I used to write on walls. The first time I wrote on one was when I was in 3rd grade, or was it 5th? We were supposed to move to Corpus Christi, Tx. Then Uvalde. Then Hereford. There was one time when all things looked favorable and we would move once and for all. At least that’s what I gathered from all the eavesdropping on my parents’ conversations when it seemed I preferred to take an armload of Barbies from one room to another. I was the weird kid who wanted to experience being the new kid at a new school. To leave my mark on our house, I took a ballpoint pen and scrawled The Almaraz Family on the closet wall in my best, largest cursive handwriting.

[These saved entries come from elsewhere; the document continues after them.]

### src/rtl/multiword_add_seq.sv
// Multi-limb adder sequencer around a 32-bit CLA.
// Ports: clk, rst_n, in_valid/in_ready/in_a/in_b, out_valid/out_ready/out_sum/out_last/out_cout, busy.
module bitmodifiedcarrylook (
  input  logic [31:0] a,
  input  logic [31:0] b,
  output logic [31:0] sum,
  output logic        cout
);
  logic [31:0] g;
  logic [31:0] p;
  logic [32:0] c;
  logic [8:0]  cg;
  logic        gg;
  logic        gp;

  assign g = a & b;
  assign p = a ^ b;

  // 4-bit lookahead groups, group carries chained by group G/P
  always_comb begin
    c  = '0;
    cg = '0;
    gg = 1'b0;
    gp = 1'b0;
    for (int j = 0; j < 8; j++) begin
      c[4*j]   = cg[j];
      c[4*j+1] = g[4*j]
               | (p[4*j] & cg[j]);
      c[4*j+2] = g[4*j+1]
               | (p[4*j+1] & g[4*j])
               | (p[4*j+1] & p[4*j] & cg[j]);
      c[4*j+3] = g[4*j+2]
               | (p[4*j+2] & g[4*j+1])
               | (p[4*j+2] & p[4*j+1] & g[4*j])
               | (p[4*j+2] & p[4*j+1]
                  & p[4*j] & cg[j]);
      gg = g[4*j+3]
         | (p[4*j+3] & g[4*j+2])
         | (p[4*j+3] & p[4*j+2] & g[4*j+1])
         | (p[4*j+3] & p[4*j+2]
            & p[4*j+1] & g[4*j]);
      gp = &p[4*j +: 4];
      cg[j+1] = gg | (gp & cg[j]);
    end
    c[32] = cg[8];
  end

  assign sum  = p ^ c[31:0];
  assign cout = c[32];
endmodule

module multiword_add_seq #(
  parameter int LIMBS = 4,
  parameter int CW    = 3
) (
  input  logic        clk,
  input  logic        rst_n,
  input  logic        in_valid,
  output logic        in_ready,
  input  logic [31:0] in_a,
  input  logic [31:0] in_b,
  output logic        out_valid,
  input  logic        out_ready,
  output logic [31:0] out_sum,
  output logic        out_last,
  output logic        out_cout,
  output logic        busy
);
  typedef enum logic [1:0] {
    IDLE = 2'd0,
    RUN  = 2'd1,
    LAST = 2'd2
  } state_t;

  state_t      state;
  state_t      state_d;
  logic [CW-1:0] idx;
  logic        carry;
  logic        acc;
  logic        idx_last;
  logic        cin;
  logic [31:0] s1;
  logic        c1;
  logic [31:0] s;
  logic        c2;
  logic        lc;

  bitmodifiedcarrylook u_cla (
    .a    (in_a),
    .b    (in_b),
    .sum  (s1),
    .cout (c1)
  );

  // In LAST out_valid is always set, so this also
  // gives in_ready = out_ready there.
  assign in_ready = !out_valid || out_ready;
  assign acc      = in_valid && in_ready;
  assign idx_last = (idx == CW'(LIMBS - 1));
  assign cin      = (idx == '0) ? 1'b0 : carry;
  assign s        = s1 + {31'd0, cin};
  assign c2       = (&s1) & cin;
  assign lc       = c1 | c2;
  assign busy     = (state != IDLE);

  always_comb begin
    state_d = state;
    unique case (state)
      IDLE: begin
        if (acc) state_d = idx_last ? LAST : RUN;
      end
      RUN: begin
        if (acc && idx_last) state_d = LAST;
      end
      LAST: begin
        if (out_ready) begin
          if (acc) state_d = idx_last ? LAST : RUN;
          else     state_d = IDLE;
        end
      end
      default: state_d = IDLE;
    endcase
  end

  always_ff @(posedge clk) begin
    if (!rst_n) begin
      state     <= IDLE;
      idx       <= '0;
      carry     <= 1'b0;
      out_valid <= 1'b0;
      out_sum   <= '0;
      out_last  <= 1'b0;
      out_cout  <= 1'b0;
    end else begin
      state <= state_d;
      if (acc) begin
        out_valid <= 1'b1;
        out_sum   <= s;
        out_last  <= idx_last;
        out_cout  <= idx_last & lc;
        carry     <= lc;
        idx       <= idx_last ? '0 : idx + 1'b1;
      end else if (out_ready) begin
        out_valid <= 1'b0;
        out_last  <= 1'b0;
        out_cout  <= 1'b0;
      end
    end
  end
endmodule

### config.mk
export PLATFORM = sky130hd
export DESIGN_NAME = multiword_add_seq
export DESIGN_NICKNAME = d
export VERILOG_FILES = /design/src/rtl/multiword_add_seq.sv
export SDC_FILE = /design/constraint.sdc
export NUM_CORES = 1
export LEC_CHECK = 0
export ABC_AREA = 1
export CORE_ASPECT_RATIO = 2
export CORE_MARGIN = 2
export CORE_UTILIZATION = 55
export CTS_BUF_LIST = sky130_fd_sc_hd__clkbuf_4 sky130_fd_sc_hd__clkbuf_8
export DETAILED_ROUTE_END_ITERATION = 6
export PLACE_DENSITY = 0.95
export SYNTH_ARGS = -nofsm -noshare
export SYNTH_HDL_FRONTEND = slang
export SYNTH_SLANG_ARGS = --single-unit
export TNS_END_PERCENT = 20
### constraint.sdc
create_clock -name clk -period 5.2 [get_ports clk]
set_clock_uncertainty 0.05 [all_clocks]
set_input_delay 0.52 -clock clk [delete_from_list [all_inputs] [get_ports clk]]
set_output_delay 0.52 -clock clk [all_outputs]
set_load 0.1 [all_outputs]
==> key figures, run 1 <==
Status
  • Status: complete, no violations

Synthesis
  • Syn Area/Cell: 6.68 um^2
  • Sequential-to-total area share from yosys stat: 0.209
  • Cells after synthesis: about 590
  • Library cells used by synthesis: 37
  • Synth warnings: 0
  • Post-Syn Area: 0.00392 mm^2
  • Post-synth net total: 699
  • Synthesized flop and latch total: 41

GRT
  • Met2 usage: 0.546
  • First-pass GRT wire length: 17.0 mm
  • Vias in the first global route: 4,198
  • Grt total ovfl: 0
  • Largest net degree at the start of global routing: 39
  • Met1 GRT Util: 0.244
  • Antenna violations before repair: 0
  • GRT Overall Usage: 0.262
  • Met3 GRT Util: 0.0182
  • Busiest grt layer: met2

Power and ir drop
  • Power consumption: 1.33 mW
  • Net Sw Power: 601 uW
  • Logic gate share of total power: 0.525
  • Lkg Pwr: 2.54 nW
  • Peak VDD IR: 0.157 mV
  • Clock share of power: 0.204
  • Sequential power share: 0.271
  • P per Cell Area: 258 mW/mm^2
  • Switching Share: 0.453
  • Internal power: 726 uW

Finish
  • Layout cell share with drive strength beyond 1: 0.0988
  • Commonest non-fill, non-tap cell in the layout: inv_1
  • Fin util: 0.742
  • P&R area growth vs syn: 31.4%
  • Finished Cell Area: 0.00515 mm^2
  • # nets final: 799
  • N_diodes: 0
  • Non-Filler Instances: 778
  • Commonest non-fill, non-tap cells in the layout: 109 x inv_1, 104 x clkdlybuf4s50_1, 97 x nand2_1, 64 x nor2_1, 41 x dfxtp_1

Setup path
  • Crit end category: flip-flop
  • Worst setup SP type: primary input
  • Arr. time, crit path: 4010 ps
  • Worst setup path category: in2reg
  • Worst R2R Path Depth: 21
  • WP data required: 5360 ps
  • Worst-path fanout max: 3

Die
  • IO Pins: between 100 and 150
  • Die Width: 63.7 um
  • Core Box Area: between 0.006 and 0.007 mm^2
  • Die area: 0.00786 mm^2
  • Height of the die: 123 um
  • Starting Density: 0.565
  • Row count: 43

Hold path
  • Min-Delay Path Class: reg2reg
  • Hold depth: 2

Timing
  • RSZ-0062 raised after global routing: false
  • Fmax: 259 MHz
  • Hold WS: 410 ps
  • Worst rel slew slack: 0.315
  • Worst-Margin Slew: 1020 ps
  • Period utilization: 0.742
  • Tmin final: 3860 ps
  • Fin worst setup slack: 1340 ps
  • Hold Vio Cnt, Final: 0
  • Final setup TNS: 0 ps
  • Endpoints failing setup: 0
  • Fin. max-slew vios: 0

Clock tree
  • Post-cts sizing count: 0
  • Hold_buf cts: 0
  • TritonCTS Buffers: 5
  • Clock transition at path regs: 80 ps
  • Total clock sinks: 41
  • H-tree depth: 2
  • Clock buffer depth: 2
  • TritonCTS clock tree: built
  • Root Driver: clkbuf_8
  • Buffer count from post-CTS setup fixing: 0
  • Clk_lat worst skew: 290 ps

Drt
  • Via Count: 4,139
  • Number of DRC markers in iteration 0: about 280
  • Final ANT Viol Nets: 0
  • 1st-pass router iterations: 6
  • Vias/cell: 5.32
  • Routed WL: approximately 10 mm
  • Residual DRC: 0
  • Avg WL per Cell: roughly 13 um

Place
  • GPL Wtd Cong: roughly 0.81
  • Placed Instances: 770
  • Port bufs: 104
  • Placement Setup Slack: 1120 ps
  • Post-detail-place hpwl: just over 8 mm
  • DP Area: 0.00503 mm^2

Run
  • MaxCap Viol Count: 0
[Yosys cell counts]
cell type  number  area share
fa_1            8       0.041
a31oi_1         3      0.0048
a21oi_1        32       0.041
o21ai_1         3      0.0038
nand2_1        97       0.093
xnor2_1         3      0.0067
a2111oi_0       1      0.0022
and2_2          1      0.0019
o21ai_0        35       0.045
nand2_4         7       0.020
or2_2           1      0.0016
a21oi_2         2      0.0045
xor2_1         20       0.045
or2_0           1      0.0016
buf_6           1      0.0029
nand3_2         2      0.0051
nor2_4          7       0.020
nand3b_1        4      0.0077
inv_1         109        0.10
nand4_2         1      0.0032
nand4_1         7       0.011
and3_1          4      0.0064
nor3_2          1      0.0026
nand3_1        34       0.043
nor3_4          1      0.0042
clkbuf_1       11       0.011
o2111ai_1       1      0.0022
o211ai_1        3      0.0057
nor2_2         13       0.021
o21bai_1        1      0.0019
or2_4           1      0.0022
nor2_1         64       0.061
dfxtp_1        41        0.21
o221ai_1        2      0.0045
ha_1           36        0.11
nand2_2        22       0.035
nor3_1          7      0.0089
[critical path, stage by stage]
cell and delay, ps:
clkdlybuf4s50_1 470, ha_1 210, inv_1 80, fa_1 450, inv_1 100, ha_1 180, inv_1 50, nor2_1 190
nand2_1 110, nor2_1 100, nand2_1 80, nor2_2 150, inv_1 90, nor2_2 110, nand4_1 110, nor3_2 210
nand3_1 180, nor2_2 170, nand2_2 90, o21ai_1 140, nand2_1 60, a21oi_1 150
[power groups by stage]
stage                     sequential (mW)  combinational [mW]  clock [mW]
final                               0.359               0.696       0.271
after global routing                0.362               0.753       0.287
after CTS                           0.359               0.695       0.273
after detailed placement            0.366               0.691           0
after global placement              0.365               0.669           0
after floorplan                     0.551               0.325           0
[per-layer routing]
layer | share of wire | wire length (um)
met2 | 0.57 | 5730
met4 | 0.052 | 518
met1 | 0.35 | 3500
met5 | 0 | 0
met3 | 0.027 | 274
[layout make-up]
cell class                      instances  area (um^2)
Tap cell                               90          113
Clock inverter                          1         30.0
Clock buffer                            7         90.1
Timing Repair Buffer                  105         1050
Fill cell                             517         1790
Sequential cell                        41          821
Multi-Input combinational cell        425         2640
Inverter                              109          409
[kinds of logic after synthesis]
group | count (synthesis) | synth area share
buffers and inverters | 121 | 0.118
adder cells (fa/ha/maj) | 44 | 0.156
flip-flops | 41 | 0.209
AND/OR/NAND/NOR | 275 | 0.350
AO/OA/AOI/OAI | 83 | 0.115
XOR/XNOR | 23 | 0.0514
[registers in the layout, summed over array words and instances, names as in the netlist]
signal     count
out_cout       1
out_valid      1
state          2
idx            3
carry          1
out_last       1
out_sum       32
[worst paths after layout]
| check | from | endpoint | slack, ps |
|---|---|---|---|
| worst max-delay path | in_b[0] | out_sum[24] | 1340 |
| worst min-delay path | idx[2] | idx[2] | 410 |
| worst max register to register | idx[0] | out_sum[24] | 1640 |
| worst min register to register | idx[2] | idx[2] | 410 |
(Power assumes the default switching activity.)
==> run 2: changes to the inputs <==
--- a/config.mk
+++ b/config.mk
@@ -8,10 +8,10 @@
 export ABC_AREA = 1
 export CORE_ASPECT_RATIO = 2
 export CORE_MARGIN = 2
-export CORE_UTILIZATION = 55
+export CORE_UTILIZATION = 46
 export CTS_BUF_LIST = sky130_fd_sc_hd__clkbuf_4 sky130_fd_sc_hd__clkbuf_8
 export DETAILED_ROUTE_END_ITERATION = 6
-export PLACE_DENSITY = 0.95
+export PLACE_DENSITY = 0.88
 export SYNTH_ARGS = -nofsm -noshare
 export SYNTH_HDL_FRONTEND = slang
 export SYNTH_SLANG_ARGS = --single-unit
==> constraint.sdc (replaced) <==
create_clock -name clk -period 3.35 [get_ports clk]
set_clock_uncertainty 0.05 [all_clocks]
set_input_delay 0.335 -clock clk [delete_from_list [all_inputs] [get_ports clk]]
set_output_delay 0.335 -clock clk [all_outputs]
set_load 0.1 [all_outputs]
==> run 2 against run 1 <==
  * Wire length increased by 25%
  * Non-clock buffer count increased by 83
  * Worst setup slack got worse by 1300 ps
  * Flip-flop and latch count unchanged
  * Utilization decreased by 0.56 points
  * Design area increased by 19%
  * Highest routed layer unchanged
  * Die area increased by 19%
  * Register-to-register slack got worse by 1500 ps
  * Largest power group unchanged
  * Global-route usage decreased by 2.4 points
  * Clock-buffer cell count decreased by 1
  * First-iteration DRC count decreased by 33%
  * Critical endpoint is now out_sum[28]
  * Sequential power increased by 55%
==> key figures, run 2 (same netlist as run 1, synthesis figures left out) <==
Die
  • IO Pins: 105
  • Row count: 47
  • Height of the die: 135 um
  • Die area: 0.00932 mm^2
  • Core Box Area: 0.00829 mm^2
  • Starting Density: 0.473
  • Die Width: 69.3 um

Clock tree
  • Root Driver: clkbuf_8
  • H-tree depth: 2
  • TritonCTS clock tree: built
  • Hold_buf cts: 0
  • TritonCTS Buffers: 5
  • Clk_lat worst skew: 310 ps
  • Clock buffer depth: 2
  • Total clock sinks: 41
  • Clock transition at path regs: ~80 ps

Drt
  • Avg WL per Cell: 14.4 um
  • Number of DRC markers in iteration 0: 189
  • Residual DRC: 0
  • 1st-pass router iterations: 5
  • Vias/cell: 5.27
  • Final ANT Viol Nets: 0
  • Via Count: 4,580
  • Routed WL: between 10 and 15 mm

GRT
  • Largest net degree at the start of global routing: 28
  • Grt total ovfl: 0
  • Vias in the first global route: approximately 4,600
  • Antenna violations before repair: 0
  • GRT Overall Usage: 0.239
  • First-pass GRT wire length: 18.5 mm

Timing
  • Worst rel slew slack: 0.307
  • Tmin final: 3300 ps
  • Fmax: 303 MHz
  • Final setup TNS: 0 ps
  • Period utilization: 0.986
  • Hold WS: 426 ps
  • Fin worst setup slack: 47.0 ps
  • Worst-Margin Slew: 1040 ps
  • Hold Vio Cnt, Final: 0
  • Fin. max-slew vios: 0
  • Endpoints failing setup: 0

Finish
  • # nets final: roughly 880
  • Biggest register: out_sum
  • FF/Latch Area: 821 um^2
  • Multi-input logic area: 0.00292 mm^2
  • Layout cell share with drive strength beyond 1: 0.261
  • P&R area growth vs syn: 55.7%
  • Commonest non-fill, non-tap cell in the layout: inv_1
  • Commonest non-fill, non-tap cells in the layout: 104 x inv_1, 93 x nand2_1, 85 x clkdlybuf4s50_1, 85 x buf_4, 56 x nor2_1
  • Fillcell total: 542
  • Largest registers: out_sum (32), idx (3), state (2)
  • N_diodes: 0
  • Max FFs per register: 32

Setup path
  • Critical path cell sequence: clkdlybuf4s15_1 > ha_4 > or2_0 > nand2_1 > nand2_2 > nand2_2 > nand2_4 > inv_2 > fa_2 > xor2_2 > buf_4 > inv_2 > nand3_2 > nor2_2 > nand4_1 > or2_4 > nor2_4 > nand2_2 > nor2_4 > nand2_1 > nand2_1 > nor2_1 > nor2_1
  • RR Endpoint: out_sum[28]
  • Worst setup path category: in2reg
  • WP data required: between 3000 and 4000 ps
  • Flop-to-flop setup slack: 90 ps
  • Crit end category: flip-flop
  • Crit path max-delay cell type: fa_2
  • Worst setup SP type: primary input
  • Arr. time, crit path: 3510 ps
  • Crit-path max cell delay: 410 ps
  • Worst-path fanout max: 4
  • RR Startpoint: idx[0]
  • Worst R2R Path Depth: 22

Hold path
  • Min-Delay Path Class: reg2reg
  • Worst Hold Path EP: idx[2]
  • Hold path startpoint: idx[2]
  • Hold depth: 2

Status
  • Status: complete, no violations

Place
  • Placement Setup Slack: -401 ps
  • Port bufs: about 100
  • Post-detail-place hpwl: 9.07 mm
  • GPL Wtd Cong: 0.822

Run
  • MaxCap Viol Count: 0

Power and ir drop
  • Lkg Pwr: about 3.1 nW
  • Power consumption: 2.32 mW
  • Peak VDD IR: about 0.3 mV
  • P per Cell Area: 380 mW/mm^2
[run 2: cell count changes in the layout (fill, tap and decap cells not counted), moves of 5 or more]
| cell | before | now |
|---|---|---|
| ha_1 | 36 | 25 |
| inv_2 | 0 | 5 |
| nor2_4 | 7 | 12 |
| ha_4 | 0 | 9 |
| clkdlybuf4s50_1 | 104 | 85 |
| dlymetal6s2s_1 | 0 | 17 |
| nor2_1 | 64 | 56 |
| buf_4 | 1 | 85 |
| inv_1 | 109 | 104 |
[run 2: where the power goes]
part	internal (mW)	switching (mW)
Clock	0.242	0.193
Combinational	0.495	0.832
Sequential	0.532	0.0255
Total	1.27	1.05
[run 2: area by class of cell]
class / count / area share
flip-flops and latches: 41 / 0.134
clock inverters: 2 / 0.00615
repair buffers: 188 / 0.280
clock buffers: 6 / 0.0135
inverters: 109 / 0.0670
well taps: 98 / 0.0201
multi-input cells: 425 / 0.478
[run 2: routing by layer]
metal,GRT usage,vias up,routed length [um]
met4,0.166,0,584
met3,0.0276,45,384
li1,-,2218,-
met2,0.493,149,7380
met5,0,-,0
met1,0.200,2168,4200
[run 2: how the worst max path moves through the flow]
stage | slack (ps) | start | end | depth (start not counted)
3_3_place_gp | -250 | in_a[2] | out_sum[31] | 25
6_report | 50 | in_a[3] | out_sum[28] | 23
2_1_floorplan | 250 | in_a[3] | out_sum[23] | 21
3_5_place_dp | -400 | in_a[3] | out_sum[23] | 22
4_1_cts | -30 | in_a[0] | out_sum[24] | 22
5_1_grt | -90 | in_a[3] | out_sum[31] | 24
[run 2: stage by stage]
stage,cells,utilization,area (um^2)
final,869,0.736,6100
after global placement,840,0.663,5500
after CTS,853,0.687,5690
after global routing,869,0.736,6100
after floorplan,587,-,3920
after detailed placement,840,0.663,5500
[run 2: what timing repair did]
| item | in CTS | in global routing |
|---|---|---|
| setup buffers | 5 | 16 |
| resized for setup | 9 | 69 |
| hold endpoints to repair | 0 | 0 |
| pin swaps | 5 | 50 |
| setup endpoints to repair | 8 | 18 |
[run 2: critical path: cells and delay by family]
family | cells | cell delay, ps
adders and majority gates | 2 | 700
and+or+nand+nor | 16 | 1850
xor gates and xnor gates | 1 | 170
buffers and inverters | 4 | 460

That was one of the worst things I did. I was the poster child for an obedient, responsible first-born. In college, I’d wake up in the middle of the night and scrawl snippets of inspiration, lines of poetry wanting to be born, titles for books that have yet to be written, little philosophical tidbits my brain processed from class discussions, quotes from English class readings. I taped sheets of notebook paper along the wall next to my desk so it was ready for me to fill throughout the semester. Writing on dorm walls? Not allowed. A journal and pen lived on the floor next to my bed, but I liked the idea of being a renegade and writing on walls.
When I moved into my own classroom, word walls were one of my favorite features. As I moved from one campus to another, I landed one that allowed painting walls, within reason. I cheered up my classroom and painted a quote here and there. I had plenty of decorative letters that spelled out DREAM, READ, BELIEVE, and READ EVERY DAY. Besides books, this is another way I’ve left my mark and wrapped myself in the comforting arms of words.